= Task statement =
Report only how many lines of the records contain the word "bits".

───── Records supplied ─────

<file path="src/rtl/sysreg_pkg.sv">
package sysreg_pkg;
  localparam int DW     = 32;
  localparam int SEL_W  = 5;
  localparam int PRIO_W = 8;
  localparam int EXC_W  = 9;
  localparam int CTRL_W = 2;

  localparam logic [DW-1:0] STORE_MASK = 32'hFE00FC00;

  localparam logic [SEL_W-1:0] S_MAIN_SP  = 5'd8;
  localparam logic [SEL_W-1:0] S_PROC_SP  = 5'd9;
  localparam logic [SEL_W-1:0] S_IRQ_OFF  = 5'd16;
  localparam logic [SEL_W-1:0] S_FLT_OFF  = 5'd17;
  localparam logic [SEL_W-1:0] S_PRIO     = 5'd18;
  localparam logic [SEL_W-1:0] S_PRIO_UP  = 5'd19;
  localparam logic [SEL_W-1:0] S_CTRL     = 5'd20;
  localparam logic [SEL_W-1:0] S_EXC_VIEW = 5'd5;

  function automatic logic is_status(input logic [SEL_W-1:0] s);
    return (s <= 5'd7) && (s != 5'd4);
  endfunction

  function automatic logic sel_known(input logic [SEL_W-1:0] s);
    return is_status(s) || (s == S_MAIN_SP) || (s == S_PROC_SP) ||
           ((s >= S_IRQ_OFF) && (s <= S_CTRL));
  endfunction

  function automatic logic [DW-1:0] view_rmask(input logic [SEL_W-1:0] s);
    case (s)
      5'd0:    return 32'hF8000000;
      5'd1:    return 32'hF80001FF;
      5'd2:    return 32'hFF00FC00;
      5'd3:    return 32'hFF00FDFF;
      5'd5:    return 32'h000001FF;
      5'd6:    return 32'h0700FC00;
      5'd7:    return 32'h0700EDFF;
      default: return '0;
    endcase
  endfunction

  function automatic logic [DW-1:0] view_wmask(input logic [SEL_W-1:0] s);
    case (s)
      5'd0, 5'd1: return 32'hF8000000;
      5'd2, 5'd3: return 32'hFE00FC00;
      5'd6, 5'd7: return 32'h0600FC00;
      default:    return '0;
    endcase
  endfunction

  function automatic logic [PRIO_W-1:0] prio_raise(input logic [PRIO_W-1:0] cur,
                                                   input logic [PRIO_W-1:0] req);
    if ((req != '0) && ((cur == '0) || (req < cur))) return req;
    return cur;
  endfunction
endpackage

</file>
<file path="src/rtl/sysreg_status.sv">
module sysreg_status
  import sysreg_pkg::*;
(
  input  logic             clk,
  input  logic             rst_n,
  input  logic [SEL_W-1:0] sel_i,
  input  logic             wr_en_i,
  input  logic [DW-1:0]    wdata_i,
  input  logic [EXC_W-1:0] exc_num_i,
  output logic [DW-1:0]    view_o
);
  logic [DW-1:0] psr_q;
  logic [DW-1:0] wmask;
  logic          write_hit;
  logic [DW-1:0] status_word;

  assign wmask     = view_wmask(sel_i);
  assign write_hit = wr_en_i && is_status(sel_i);

  always_ff @(posedge clk or negedge rst_n) begin
    if (!rst_n)         psr_q <= '0;
    else if (write_hit) psr_q <= (psr_q & ~wmask) | (wdata_i & wmask);
  end

  assign status_word = (psr_q & STORE_MASK) | {{(DW-EXC_W){1'b0}}, exc_num_i};
  assign view_o      = status_word & view_rmask(sel_i);

  // the exception view never alters stored bits
  assert_exc_view_ro_R3: assert property (@(posedge clk) disable iff (!rst_n)
    (wr_en_i && sel_i == S_EXC_VIEW) |=> (psr_q == $past(psr_q)));

  // bits outside the write mask survive a status write
  assert_wmask_only_R2: assert property (@(posedge clk) disable iff (!rst_n)
    write_hit |=> (((psr_q ^ $past(psr_q)) & ~$past(wmask)) == '0));
endmodule

</file>
<file path="src/rtl/sysreg_stack.sv">
module sysreg_stack
  import sysreg_pkg::*;
(
  input  logic              clk,
  input  logic              rst_n,
  input  logic [SEL_W-1:0]  sel_i,
  input  logic              wr_en_i,
  input  logic [DW-1:0]     wdata_i,
  output logic [DW-1:0]     main_sp_o,
  output logic [DW-1:0]     proc_sp_o,
  output logic [DW-1:0]     live_sp_o,
  output logic [CTRL_W-1:0] ctrl_o,
  output logic              psp_sel_o
);
  logic [DW-1:0]     live_q, saved_q;
  logic [CTRL_W-1:0] ctrl_q;
  logic              psp_act;
  logic              wr_main, wr_proc, wr_ctrl, swap;

  assign psp_act = ctrl_q[1];
  assign wr_main = wr_en_i && (sel_i == S_MAIN_SP);
  assign wr_proc = wr_en_i && (sel_i == S_PROC_SP);
  assign wr_ctrl = wr_en_i && (sel_i == S_CTRL);
  assign swap    = wr_ctrl && (wdata_i[1] != ctrl_q[1]);

  always_ff @(posedge clk or negedge rst_n) begin
    if (!rst_n) begin
      live_q  <= '0;
      saved_q <= '0;
      ctrl_q  <= '0;
    end else begin
      if (wr_ctrl) ctrl_q <= wdata_i[CTRL_W-1:0];
      if (swap) begin
        live_q  <= saved_q;
        saved_q <= live_q;
      end else if (wr_main) begin
        if (psp_act) saved_q <= wdata_i;
        else         live_q  <= wdata_i;
      end else if (wr_proc) begin
        if (psp_act) live_q  <= wdata_i;
        else         saved_q <= wdata_i;
      end
    end
  end

  assign main_sp_o = psp_act ? saved_q : live_q;
  assign proc_sp_o = psp_act ? live_q  : saved_q;
  assign live_sp_o = live_q;
  assign ctrl_o    = ctrl_q;
  assign psp_sel_o = psp_act;

  // a change of active pointer brings the saved copy live
  assert_swap_on_select_R8: assert property (@(posedge clk) disable iff (!rst_n)
    (psp_sel_o != $past(psp_sel_o)) |-> (live_q == $past(saved_q)));

  // a main stack pointer write is visible through its alias
  assert_main_alias_R4: assert property (@(posedge clk) disable iff (!rst_n)
    wr_main |=> (main_sp_o == $past(wdata_i)));
endmodule

</file>
<file path="src/rtl/sysreg_prio.sv">
module sysreg_prio
  import sysreg_pkg::*;
(
  input  logic              clk,
  input  logic              rst_n,
  input  logic [SEL_W-1:0]  sel_i,
  input  logic              wr_en_i,
  input  logic [PRIO_W-1:0] wdata_i,
  output logic              irq_off_o,
  output logic              fault_off_o,
  output logic [PRIO_W-1:0] basepri_o
);
  logic              irq_q, flt_q;
  logic [PRIO_W-1:0] bp_q;
  logic              wr_irq, wr_flt, wr_bp, wr_bp_up;

  assign wr_irq   = wr_en_i && (sel_i == S_IRQ_OFF);
  assign wr_flt   = wr_en_i && (sel_i == S_FLT_OFF);
  assign wr_bp    = wr_en_i && (sel_i == S_PRIO);
  assign wr_bp_up = wr_en_i && (sel_i == S_PRIO_UP);

  always_ff @(posedge clk or negedge rst_n) begin
    if (!rst_n) begin
      irq_q <= 1'b0;
      flt_q <= 1'b0;
      bp_q  <= '0;
    end else begin
      if (wr_irq)   irq_q <= wdata_i[0];
      if (wr_flt)   flt_q <= wdata_i[0];
      if (wr_bp)    bp_q  <= wdata_i;
      if (wr_bp_up) bp_q  <= prio_raise(bp_q, wdata_i);
    end
  end

  assign irq_off_o   = irq_q;
  assign fault_off_o = flt_q;
  assign basepri_o   = bp_q;

  // the raise-only write keeps the value or moves to a stronger nonzero level
  assert_raise_only_R7: assert property (@(posedge clk) disable iff (!rst_n)
    wr_bp_up |=> ((bp_q == $past(bp_q)) ||
                  ((bp_q != '0) && (($past(bp_q) == '0) || (bp_q < $past(bp_q))))));

  // interrupt-disable bit follows data bit 0
  assert_irq_bit_R5: assert property (@(posedge clk) disable iff (!rst_n)
    wr_irq |=> (irq_off_o == $past(wdata_i[0])));
endmodule

</file>
<file path="src/rtl/sysreg_unit.sv">
module sysreg_unit
  import sysreg_pkg::*;
(
  input  logic              clk,
  input  logic              rst_n,
  input  logic [SEL_W-1:0]  sel_i,
  input  logic [DW-1:0]     wdata_i,
  input  logic              rd_i,
  input  logic              wr_i,
  input  logic [EXC_W-1:0]  exc_num_i,
  output logic [DW-1:0]     rdata_o,
  output logic              err_o,
  output logic              psp_sel_o,
  output logic              irq_off_o,
  output logic              fault_off_o,
  output logic [PRIO_W-1:0] basepri_o,
  output logic [DW-1:0]     sp_live_o
);
  logic              sel_ok, wr_ok;
  logic [DW-1:0]     status_view, main_sp, proc_sp, rd_view;
  logic [CTRL_W-1:0] ctrl;

  assign sel_ok = sel_known(sel_i);
  assign wr_ok  = wr_i && sel_ok;
  assign err_o  = (rd_i || wr_i) && !sel_ok;

  sysreg_status u_status (
    .clk(clk), .rst_n(rst_n), .sel_i(sel_i), .wr_en_i(wr_ok),
    .wdata_i(wdata_i), .exc_num_i(exc_num_i), .view_o(status_view)
  );

  sysreg_stack u_stack (
    .clk(clk), .rst_n(rst_n), .sel_i(sel_i), .wr_en_i(wr_ok),
    .wdata_i(wdata_i), .main_sp_o(main_sp), .proc_sp_o(proc_sp),
    .live_sp_o(sp_live_o), .ctrl_o(ctrl), .psp_sel_o(psp_sel_o)
  );

  sysreg_prio u_prio (
    .clk(clk), .rst_n(rst_n), .sel_i(sel_i), .wr_en_i(wr_ok),
    .wdata_i(wdata_i[PRIO_W-1:0]), .irq_off_o(irq_off_o),
    .fault_off_o(fault_off_o), .basepri_o(basepri_o)
  );

  always_comb begin
    rd_view = '0;
    if (is_status(sel_i)) rd_view = status_view;
    else begin
      case (sel_i)
        S_MAIN_SP:           rd_view = main_sp;
        S_PROC_SP:           rd_view = proc_sp;
        S_IRQ_OFF:           rd_view = {{(DW-1){1'b0}}, irq_off_o};
        S_FLT_OFF:           rd_view = {{(DW-1){1'b0}}, fault_off_o};
        S_PRIO, S_PRIO_UP:   rd_view = {{(DW-PRIO_W){1'b0}}, basepri_o};
        S_CTRL:              rd_view = {{(DW-CTRL_W){1'b0}}, ctrl};
        default:             rd_view = '0;
      endcase
    end
  end

  assign rdata_o = (rd_i && sel_ok) ? rd_view : '0;

  // an unknown selector leaves every stored register untouched
  assert_err_no_effect_R9: assert property (@(posedge clk) disable iff (!rst_n)
    (err_o && wr_i) |=> ($stable(main_sp) && $stable(proc_sp) && $stable(ctrl) &&
                         $stable(basepri_o) && $stable(irq_off_o) && $stable(fault_off_o)));

  // no read strobe, no read data
  assert_idle_rdata_R11: assert property (@(posedge clk) disable iff (!rst_n)
    !rd_i |-> (rdata_o == '0));
endmodule

</file>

─────

= Exercise solution =
2